The surplus on the current account of the Dutch balance of payments fell by 7% (year-on-year) to EUR 12.6 billion at the end of the second quarter of 2020, the lowest it has been in four years. This corresponds to 6.6% of Dutch gross domestic product (GDP), see Figure 1. The trade surplus fell as a result of a decline in both the balance of goods and of services. The income balance improved year-on-year, but underlying this, virtually all sectors saw a sharp drop in inward (EUR -14.7 billion) and outward (EUR -17 billion) income abroad.

Published: 23 September 2020

Balance on goods lowest in 10 years

The balance on goods fell by 12% (y-o-y) to EUR 13.7 billion, the lowest level it has been since the second quarter of 2010. Exports of goods contacted by 15% to EUR 103 billion. Imports of goods underwent a similar contraction (-16%), amounting to EUR 89.7 billion. In both cases, the contraction was largest in the oil and gas production sector. This was largely due to price falls. Trade in means of transport was hit hardest on both the import and export sides as a result of the coronavirus crisis.

Source: DNB statistics

At De Nederlandsche Bank, we independently compile statistics on the Dutch financial sector and economy. This article is based on these statistics. More information on our statistics and all dashboards can be found on our Statistics homepage.

The balance of services contracted by 8% to EUR 4.4 billion. Within the services sector, tourism was hit particularly hard on both the import and export side due to the impact of the coronavirus. Transport and storage services were hit harder on the export side than on the import side.
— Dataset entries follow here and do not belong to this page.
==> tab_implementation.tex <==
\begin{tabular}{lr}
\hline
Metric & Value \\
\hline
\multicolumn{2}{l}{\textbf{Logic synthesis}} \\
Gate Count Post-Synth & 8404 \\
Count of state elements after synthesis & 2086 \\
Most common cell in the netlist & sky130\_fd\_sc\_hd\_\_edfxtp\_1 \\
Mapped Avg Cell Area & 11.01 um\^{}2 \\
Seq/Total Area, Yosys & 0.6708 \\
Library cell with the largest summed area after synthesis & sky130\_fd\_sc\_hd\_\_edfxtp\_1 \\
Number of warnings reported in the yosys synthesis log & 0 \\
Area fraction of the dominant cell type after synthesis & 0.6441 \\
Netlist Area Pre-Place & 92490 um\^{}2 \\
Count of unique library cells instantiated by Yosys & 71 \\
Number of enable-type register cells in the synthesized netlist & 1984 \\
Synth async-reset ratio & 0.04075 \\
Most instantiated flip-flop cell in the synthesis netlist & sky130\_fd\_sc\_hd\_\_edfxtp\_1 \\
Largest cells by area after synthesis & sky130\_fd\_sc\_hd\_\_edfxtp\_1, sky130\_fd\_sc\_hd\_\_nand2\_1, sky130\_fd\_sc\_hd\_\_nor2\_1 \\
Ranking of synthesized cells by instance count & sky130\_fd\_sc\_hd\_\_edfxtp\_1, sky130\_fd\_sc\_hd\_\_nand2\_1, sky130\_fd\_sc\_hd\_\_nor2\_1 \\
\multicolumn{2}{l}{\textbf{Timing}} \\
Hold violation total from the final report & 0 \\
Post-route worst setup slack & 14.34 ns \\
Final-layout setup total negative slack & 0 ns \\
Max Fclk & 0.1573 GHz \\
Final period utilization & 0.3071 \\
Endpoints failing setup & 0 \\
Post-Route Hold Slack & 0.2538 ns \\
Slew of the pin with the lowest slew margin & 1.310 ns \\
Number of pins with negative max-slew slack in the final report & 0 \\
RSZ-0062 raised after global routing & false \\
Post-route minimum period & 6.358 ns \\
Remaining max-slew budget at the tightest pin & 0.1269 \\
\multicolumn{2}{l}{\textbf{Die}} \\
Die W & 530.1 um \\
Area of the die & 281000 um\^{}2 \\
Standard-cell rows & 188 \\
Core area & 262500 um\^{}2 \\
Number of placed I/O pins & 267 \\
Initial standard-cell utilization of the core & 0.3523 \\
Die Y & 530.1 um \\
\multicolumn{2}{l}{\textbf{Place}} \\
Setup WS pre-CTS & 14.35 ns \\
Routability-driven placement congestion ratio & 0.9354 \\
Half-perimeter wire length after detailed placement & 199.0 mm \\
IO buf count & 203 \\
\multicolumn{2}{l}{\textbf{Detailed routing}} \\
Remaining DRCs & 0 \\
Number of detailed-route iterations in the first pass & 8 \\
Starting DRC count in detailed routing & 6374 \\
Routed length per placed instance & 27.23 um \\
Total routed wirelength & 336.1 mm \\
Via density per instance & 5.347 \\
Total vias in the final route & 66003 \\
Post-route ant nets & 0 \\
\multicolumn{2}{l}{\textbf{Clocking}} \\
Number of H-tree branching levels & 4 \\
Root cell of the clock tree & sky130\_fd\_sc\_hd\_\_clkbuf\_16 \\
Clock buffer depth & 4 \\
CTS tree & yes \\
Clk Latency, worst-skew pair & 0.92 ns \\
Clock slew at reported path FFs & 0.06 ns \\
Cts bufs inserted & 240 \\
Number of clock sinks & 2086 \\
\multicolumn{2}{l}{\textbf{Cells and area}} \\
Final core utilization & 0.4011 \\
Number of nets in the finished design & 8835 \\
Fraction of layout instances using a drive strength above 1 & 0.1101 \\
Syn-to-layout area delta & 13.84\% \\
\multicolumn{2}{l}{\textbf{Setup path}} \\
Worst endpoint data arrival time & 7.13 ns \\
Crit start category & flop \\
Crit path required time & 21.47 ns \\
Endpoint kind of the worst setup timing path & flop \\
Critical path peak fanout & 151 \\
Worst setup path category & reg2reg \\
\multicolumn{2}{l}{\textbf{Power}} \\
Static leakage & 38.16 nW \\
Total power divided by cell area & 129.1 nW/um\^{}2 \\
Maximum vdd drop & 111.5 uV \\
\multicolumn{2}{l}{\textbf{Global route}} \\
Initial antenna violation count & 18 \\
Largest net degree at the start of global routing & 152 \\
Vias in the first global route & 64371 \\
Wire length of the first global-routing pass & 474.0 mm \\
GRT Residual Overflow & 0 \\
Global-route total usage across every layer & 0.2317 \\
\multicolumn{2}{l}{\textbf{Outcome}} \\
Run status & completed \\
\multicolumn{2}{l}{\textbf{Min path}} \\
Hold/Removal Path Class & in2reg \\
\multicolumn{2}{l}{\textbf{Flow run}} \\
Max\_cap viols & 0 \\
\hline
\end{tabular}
==> config.mk <==
export PLATFORM = sky130hd
export DESIGN_NAME = min_max_stack_flat
export DESIGN_NICKNAME = d
export VERILOG_FILES = /design/src/sv/mms_pkg.sv /design/src/sv/mms_in_if.sv /design/src/sv/mms_out_if.sv /design/src/sv/mms_cell.sv /design/src/sv/min_max_stack.sv /design/src/flat_wrapper.sv
export SDC_FILE = /design/constraint.sdc
export NUM_CORES = 2
export LEC_CHECK = 0
export BUFFER_PORTS_ARGS = -buffer_cell sky130_fd_sc_hd__buf_4
export CORE_ASPECT_RATIO = 2
export CORE_UTILIZATION = 50
export DETAILED_ROUTE_END_ITERATION = 8
export HOLD_SLACK_MARGIN = 0.02
export PLACE_DENSITY_LB_ADDON = 0.2
export REMOVE_ABC_BUFFERS = 1
export SETUP_SLACK_MARGIN = 0.4
export SLEW_MARGIN = 15
export SYNTH_ARGS = -nofsm -noshare
export SYNTH_HDL_FRONTEND = slang
export SYNTH_SLANG_ARGS = --single-unit
==> constraint.sdc <==
create_clock -name clk -period 52.3 [get_ports clk]
set_clock_uncertainty 0.15 [all_clocks]
set_input_delay 10.46 -clock clk [delete_from_list [all_inputs] [get_ports clk]]
set_output_delay 10.46 -clock clk [all_outputs]
set_load 0.005 [all_outputs]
Cross-border income flows (in particular corporate profits, dividends and foreign interest received and paid ) saw sharp declines in gross flows. Almost all companies saw their foreign profits fall, but some sectors were hit harder than others. For example, oil and gas companies were hit hard, as was the aviation sector. Nonetheless, there were also companies that saw their foreign profits increase, such as supermarket chains.
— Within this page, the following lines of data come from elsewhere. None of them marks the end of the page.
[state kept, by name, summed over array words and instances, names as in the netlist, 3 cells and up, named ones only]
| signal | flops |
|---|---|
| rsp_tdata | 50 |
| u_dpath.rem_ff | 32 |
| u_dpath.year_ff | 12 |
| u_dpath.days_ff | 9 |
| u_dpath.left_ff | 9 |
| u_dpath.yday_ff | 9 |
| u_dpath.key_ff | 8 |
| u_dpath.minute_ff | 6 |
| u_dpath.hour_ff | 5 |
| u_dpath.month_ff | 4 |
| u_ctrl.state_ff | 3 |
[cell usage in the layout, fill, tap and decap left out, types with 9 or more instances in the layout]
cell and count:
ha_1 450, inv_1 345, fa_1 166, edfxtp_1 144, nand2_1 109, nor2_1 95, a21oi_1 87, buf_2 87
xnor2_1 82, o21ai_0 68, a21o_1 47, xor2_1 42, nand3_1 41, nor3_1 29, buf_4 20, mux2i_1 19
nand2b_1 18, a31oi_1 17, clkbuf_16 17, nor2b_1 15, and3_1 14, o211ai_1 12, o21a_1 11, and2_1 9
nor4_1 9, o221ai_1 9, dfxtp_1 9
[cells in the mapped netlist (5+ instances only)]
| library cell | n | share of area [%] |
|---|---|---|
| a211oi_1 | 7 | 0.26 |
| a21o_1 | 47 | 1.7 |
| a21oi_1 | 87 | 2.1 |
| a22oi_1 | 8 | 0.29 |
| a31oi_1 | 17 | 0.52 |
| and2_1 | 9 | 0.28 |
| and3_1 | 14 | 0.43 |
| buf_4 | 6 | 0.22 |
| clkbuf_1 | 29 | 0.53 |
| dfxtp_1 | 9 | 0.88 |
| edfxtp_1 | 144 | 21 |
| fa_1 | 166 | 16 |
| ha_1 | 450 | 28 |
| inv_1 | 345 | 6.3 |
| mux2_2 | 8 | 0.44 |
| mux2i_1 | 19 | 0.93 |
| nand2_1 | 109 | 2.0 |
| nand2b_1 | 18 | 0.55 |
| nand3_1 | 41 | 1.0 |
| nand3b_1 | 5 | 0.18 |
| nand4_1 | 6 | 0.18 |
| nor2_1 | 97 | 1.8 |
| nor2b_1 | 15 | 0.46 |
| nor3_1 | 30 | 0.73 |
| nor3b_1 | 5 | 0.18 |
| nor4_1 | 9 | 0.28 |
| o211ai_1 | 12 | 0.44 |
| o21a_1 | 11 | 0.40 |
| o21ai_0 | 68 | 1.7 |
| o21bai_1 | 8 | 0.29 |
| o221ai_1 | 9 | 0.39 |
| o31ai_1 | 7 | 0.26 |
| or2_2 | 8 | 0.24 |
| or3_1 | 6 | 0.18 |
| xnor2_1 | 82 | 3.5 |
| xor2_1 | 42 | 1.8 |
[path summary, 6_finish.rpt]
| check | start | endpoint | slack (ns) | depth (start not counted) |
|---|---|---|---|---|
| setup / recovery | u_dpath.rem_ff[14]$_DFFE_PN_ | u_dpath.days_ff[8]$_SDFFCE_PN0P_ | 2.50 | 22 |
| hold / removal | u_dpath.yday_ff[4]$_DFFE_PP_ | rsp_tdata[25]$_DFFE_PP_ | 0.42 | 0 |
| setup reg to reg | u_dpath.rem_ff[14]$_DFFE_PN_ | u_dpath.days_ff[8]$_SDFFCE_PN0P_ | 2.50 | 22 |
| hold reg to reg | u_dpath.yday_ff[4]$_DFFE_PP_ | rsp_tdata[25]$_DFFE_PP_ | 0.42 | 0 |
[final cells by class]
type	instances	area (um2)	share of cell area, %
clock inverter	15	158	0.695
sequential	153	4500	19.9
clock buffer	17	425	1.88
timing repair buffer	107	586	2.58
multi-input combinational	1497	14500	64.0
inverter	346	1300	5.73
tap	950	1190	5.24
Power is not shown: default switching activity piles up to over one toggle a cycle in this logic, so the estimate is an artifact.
The lower income of companies was also reflected in lower distributions of dividends to shareholders. Dutch investors, such as pension funds and investment institutions, saw foreign dividend payments plummet by over 60% to EUR 5.2 billion. Dividend payments from Dutch companies to foreign shareholders fell less sharply, by 26% to EUR 3.9 billion.
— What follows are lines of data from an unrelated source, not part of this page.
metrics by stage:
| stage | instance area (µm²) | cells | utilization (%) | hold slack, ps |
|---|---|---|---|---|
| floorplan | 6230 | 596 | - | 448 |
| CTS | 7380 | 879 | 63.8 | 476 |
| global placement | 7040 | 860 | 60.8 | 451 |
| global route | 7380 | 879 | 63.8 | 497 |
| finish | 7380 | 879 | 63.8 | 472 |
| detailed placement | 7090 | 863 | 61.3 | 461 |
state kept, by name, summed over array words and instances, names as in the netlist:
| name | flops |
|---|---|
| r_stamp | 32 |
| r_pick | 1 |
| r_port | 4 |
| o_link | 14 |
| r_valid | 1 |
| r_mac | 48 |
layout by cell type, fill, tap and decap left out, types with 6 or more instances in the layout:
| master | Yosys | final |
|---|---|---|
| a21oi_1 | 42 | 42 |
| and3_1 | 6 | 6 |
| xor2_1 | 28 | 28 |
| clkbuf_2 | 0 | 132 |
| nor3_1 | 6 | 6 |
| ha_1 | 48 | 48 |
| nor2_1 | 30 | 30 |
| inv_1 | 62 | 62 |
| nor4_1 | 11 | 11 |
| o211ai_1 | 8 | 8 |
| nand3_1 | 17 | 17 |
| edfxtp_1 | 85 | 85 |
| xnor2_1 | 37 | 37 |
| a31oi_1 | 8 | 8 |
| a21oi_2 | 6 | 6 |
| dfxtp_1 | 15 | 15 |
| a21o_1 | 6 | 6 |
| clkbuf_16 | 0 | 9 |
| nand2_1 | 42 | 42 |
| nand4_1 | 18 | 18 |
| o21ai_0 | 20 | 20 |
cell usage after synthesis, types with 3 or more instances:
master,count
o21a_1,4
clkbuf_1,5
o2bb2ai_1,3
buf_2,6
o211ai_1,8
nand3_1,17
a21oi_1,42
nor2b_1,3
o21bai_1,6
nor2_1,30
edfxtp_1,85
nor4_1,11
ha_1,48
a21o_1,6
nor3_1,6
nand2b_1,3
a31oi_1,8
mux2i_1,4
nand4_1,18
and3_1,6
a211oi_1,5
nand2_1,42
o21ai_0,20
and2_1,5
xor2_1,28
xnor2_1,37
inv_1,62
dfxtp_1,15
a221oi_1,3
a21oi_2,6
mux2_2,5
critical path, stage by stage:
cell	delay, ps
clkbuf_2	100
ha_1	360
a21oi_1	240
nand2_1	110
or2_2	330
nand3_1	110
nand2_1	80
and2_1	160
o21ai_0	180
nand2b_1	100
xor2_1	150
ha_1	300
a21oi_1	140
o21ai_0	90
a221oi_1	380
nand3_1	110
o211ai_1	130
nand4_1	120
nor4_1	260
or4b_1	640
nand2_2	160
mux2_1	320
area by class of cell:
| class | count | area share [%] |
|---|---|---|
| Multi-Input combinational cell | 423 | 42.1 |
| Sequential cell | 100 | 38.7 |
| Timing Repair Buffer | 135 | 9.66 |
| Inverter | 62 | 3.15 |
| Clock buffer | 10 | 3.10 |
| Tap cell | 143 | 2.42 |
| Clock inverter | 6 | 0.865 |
The lower gross income flows resulted in a less negative balance (EUR -3.2 billion) than in the prior year (EUR -5.7 billion), when Dutch companies distributed relatively large profits to their foreign parent companies. Due to the seasonal pattern of dividend payments in the second quarter of the year, the primary income balance is almost always negative.

Reduced response rates and poor quality of responses in part of the population, possibly due to coronavirus, mean that adjustments in income figures may be larger than usual. Fewer responses and poor response quality is particularly relevant for part of the survey population asked to complete questionnaires from Statistics Netherlands and DNB as of the first quarter of 2020. Certain reporting entities were permitted to defer submitting data. Imputations were used for missing data.